5. What is the inverse of a matrix and how do you find it?
The inverse of a matrix is another matrix that, when multiplied with the original matrix, gives the identity matrix. For a 2×2 matrix A = [[a, b], [c, d]], the inverse exists only if det(A) ≠ 0.
- A⁻¹ = (1/det(A)) × [[d, −b], [−c, a]].
- Example: If det(A) = 5, divide each entry of the adjugate matrix by 5.
- If det(A) = 0, the inverse does not exist.
6. What is the difference between a singular and non-singular matrix?
A singular matrix has determinant equal to zero, while a non-singular matrix has a non-zero determinant. The key difference is:
- If det(A) = 0, the matrix is singular and has no inverse.
- If det(A) ≠ 0, the matrix is non-singular and has an inverse.

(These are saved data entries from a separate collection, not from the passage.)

<file path="config.mk">
export PLATFORM = sky130hd
export DESIGN_NAME = lzwd_front
export DESIGN_NICKNAME = d
export VERILOG_FILES = /design/src/rtl/lzwd_pkg.sv /design/src/rtl/lzwd_front.sv
export SDC_FILE = /design/constraint.sdc
export NUM_CORES = 1
export LEC_CHECK = 0
export BUFFER_PORTS_ARGS = -buffer_cell sky130_fd_sc_hd__buf_2
export CAP_MARGIN = 20
export CELL_PAD_IN_SITES_DETAIL_PLACEMENT = 0
export CELL_PAD_IN_SITES_GLOBAL_PLACEMENT = 1
export CORE_ASPECT_RATIO = 1.5
export CORE_MARGIN = 2
export CORE_UTILIZATION = 39
export CTS_CLUSTER_SIZE = 40
export DETAILED_ROUTE_END_ITERATION = 16
export PLACE_DENSITY_LB_ADDON = 0.1
export SYNTH_ARGS = -nofsm -noshare
export SYNTH_HDL_FRONTEND = slang
export SYNTH_SLANG_ARGS = --single-unit
</file>
<file path="constraint.sdc">
create_clock -name aclk -period 2 [get_ports aclk]
set_input_delay 0.6 -clock aclk [delete_from_list [all_inputs] [get_ports aclk]]
set_output_delay 0.6 -clock aclk [all_outputs]
set_load 0.03 [all_outputs]
</file>
<file path="config.mk">
export PLATFORM = sky130hd
export DESIGN_NAME = lzwd_cmd_fifo
export DESIGN_NICKNAME = d
export VERILOG_FILES = /design/src/rtl/lzwd_pkg.sv /design/src/rtl/lzwd_cmd_fifo.sv
export SDC_FILE = /design/constraint.sdc
export NUM_CORES = 1
export LEC_CHECK = 0
export BUFFER_PORTS_ARGS = -buffer_cell sky130_fd_sc_hd__buf_2
export CAP_MARGIN = 20
export CORE_MARGIN = 10
export CORE_UTILIZATION = 50
export CTS_BUF_LIST = sky130_fd_sc_hd__clkbuf_2
export CTS_CLUSTER_SIZE = 16
export DETAILED_ROUTE_END_ITERATION = 10
export PLACE_DENSITY = 0.77
export SYNTH_ARGS = -nofsm -noshare
export SYNTH_HDL_FRONTEND = slang
export SYNTH_SLANG_ARGS = --single-unit
</file>
<file path="constraint.sdc">
create_clock -name aclk -period 4.2 [get_ports aclk]
set_input_delay 0.63 -clock aclk [delete_from_list [all_inputs] [get_ports aclk]]
set_output_delay 0.63 -clock aclk [all_outputs]
set_load 0.05 [all_outputs]
</file>
<file path="src/rtl/lzwd_pkg.sv">
// Shared types and constants for the LZSS window decoder.
// No dependencies; imported by every module of the block.
package lzwd_pkg;

    // Configuration register file.
    localparam int CFG_W = 24;
    localparam logic [CFG_W-1:0] OUT_LENGTH_RST  = 24'd4096;
    localparam logic [CFG_W-1:0] TOKEN_LIMIT_DFLT = 24'd200000;

    localparam logic REG_OUT_LENGTH  = 1'b0;
    localparam logic REG_TOKEN_LIMIT = 1'b1;

    // History window geometry.
    localparam int WIN_DEPTH = 4096;
    localparam int WIN_AW    = 12;

    // Command queue between the front and the back.
    localparam int CMD_DEPTH = 4;
    localparam int CMD_AW    = 2;

    // Run status codes.
    localparam logic [1:0] ST_RUN   = 2'd0;
    localparam logic [1:0] ST_LEN   = 2'd1;
    localparam logic [1:0] ST_TRUNC = 2'd2;
    localparam logic [1:0] ST_TOK   = 2'd3;

    // Command kinds produced by the front.
    localparam logic [1:0] K_CTRL = 2'd0;
    localparam logic [1:0] K_LIT  = 2'd1;
    localparam logic [1:0] K_REF0 = 2'd2;
    localparam logic [1:0] K_COPY = 2'd3;

    // One classified input byte. For a literal, data[7:0] is the byte; for a copy,
    // data is the window position and len the length minus three.
    typedef struct packed {
        logic [1:0]        kind;
        logic [WIN_AW-1:0] data;
        logic [3:0]        len;
        logic              last;
    } cmd_t;

    typedef struct packed {
        logic [CFG_W-1:0] out_length;
        logic [CFG_W-1:0] token_limit;
    } cfg_t;

endpackage

</file>
<file path="src/rtl/lzwd_cmd_fifo.sv">
// Small command queue that decouples the token front from the copy back.
// Depends on lzwd_pkg for the command type and depth.
module lzwd_cmd_fifo (
    input  logic          aclk,
    input  logic          aresetn,
    input  logic          push,
    input  lzwd_pkg::cmd_t push_data,
    output logic          full,
    input  logic          pop,
    output lzwd_pkg::cmd_t head,
    output logic          empty
);
    import lzwd_pkg::*;

    cmd_t              entry_reg [CMD_DEPTH];
    logic [CMD_AW-1:0] wr_ptr_reg, wr_ptr_next;
    logic [CMD_AW-1:0] rd_ptr_reg, rd_ptr_next;
    logic [CMD_AW:0]   count_reg, count_next;

    assign full  = (count_reg == (CMD_AW+1)'(CMD_DEPTH));
    assign empty = (count_reg == '0);
    assign head  = entry_reg[rd_ptr_reg];

    // Pointer and occupancy update.
    always_comb begin
        wr_ptr_next = wr_ptr_reg;
        rd_ptr_next = rd_ptr_reg;
        count_next  = count_reg;
        if (push) begin
            wr_ptr_next = wr_ptr_reg + 1'b1;
        end
        if (pop) begin
            rd_ptr_next = rd_ptr_reg + 1'b1;
        end
        if (push && !pop) begin
            count_next = count_reg + 1'b1;
        end else if (pop && !push) begin
            count_next = count_reg - 1'b1;
        end
    end

    always_ff @(posedge aclk) begin
        if (!aresetn) begin
            wr_ptr_reg <= '0;
            rd_ptr_reg <= '0;
            count_reg  <= '0;
        end else begin
            wr_ptr_reg <= wr_ptr_next;
            rd_ptr_reg <= rd_ptr_next;
            count_reg  <= count_next;
        end
    end

    // Entry storage carries payload only.
    always_ff @(posedge aclk) begin
        if (push) begin
            entry_reg[wr_ptr_reg] <= push_data;
        end
    end

endmodule

</file>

- This concept is important in solving systems of linear equations.
7. How do you solve a system of linear equations using matrices?
A system of linear equations can be solved using matrices by writing it in the form AX = B and finding X = A⁻¹B (if A is invertible). Steps include:
- Step 1: Form coefficient matrix A.
- Step 2: Compute det(A) to check invertibility.
- Step 3: Find A⁻¹.
- Step 4: Multiply A⁻¹ by B to get the solution vector X.
8. What are the properties of determinants?
Determinants follow specific algebraic properties that simplify calculations. Important properties include:
- det(AB) = det(A) · det(B).
- Interchanging two rows changes the sign of the determinant.
- If two rows are identical, determinant is 0.
- det(I) = 1 for the identity matrix.
9. What is the adjoint (adjugate) of a matrix?
The adjoint (adjugate) of a matrix is the transpose of its cofactor matrix. It is used to find the inverse of a matrix.
- Compute cofactors of each element.
- Form the cofactor matrix.
- Take its transpose to get adj(A).
- A⁻¹ = (1/det(A)) adj(A) if det(A) ≠ 0.
10. Can you give an example of solving a determinant problem?
Yes, for the matrix A = [[3, 2], [1, 4]], the determinant is calculated as ad − bc. Using the formula:
- det(A) = (3×4) − (2×1)
- = 12 − 2
- = 10
- Since det(A) ≠ 0, the matrix is non-singular and invertible.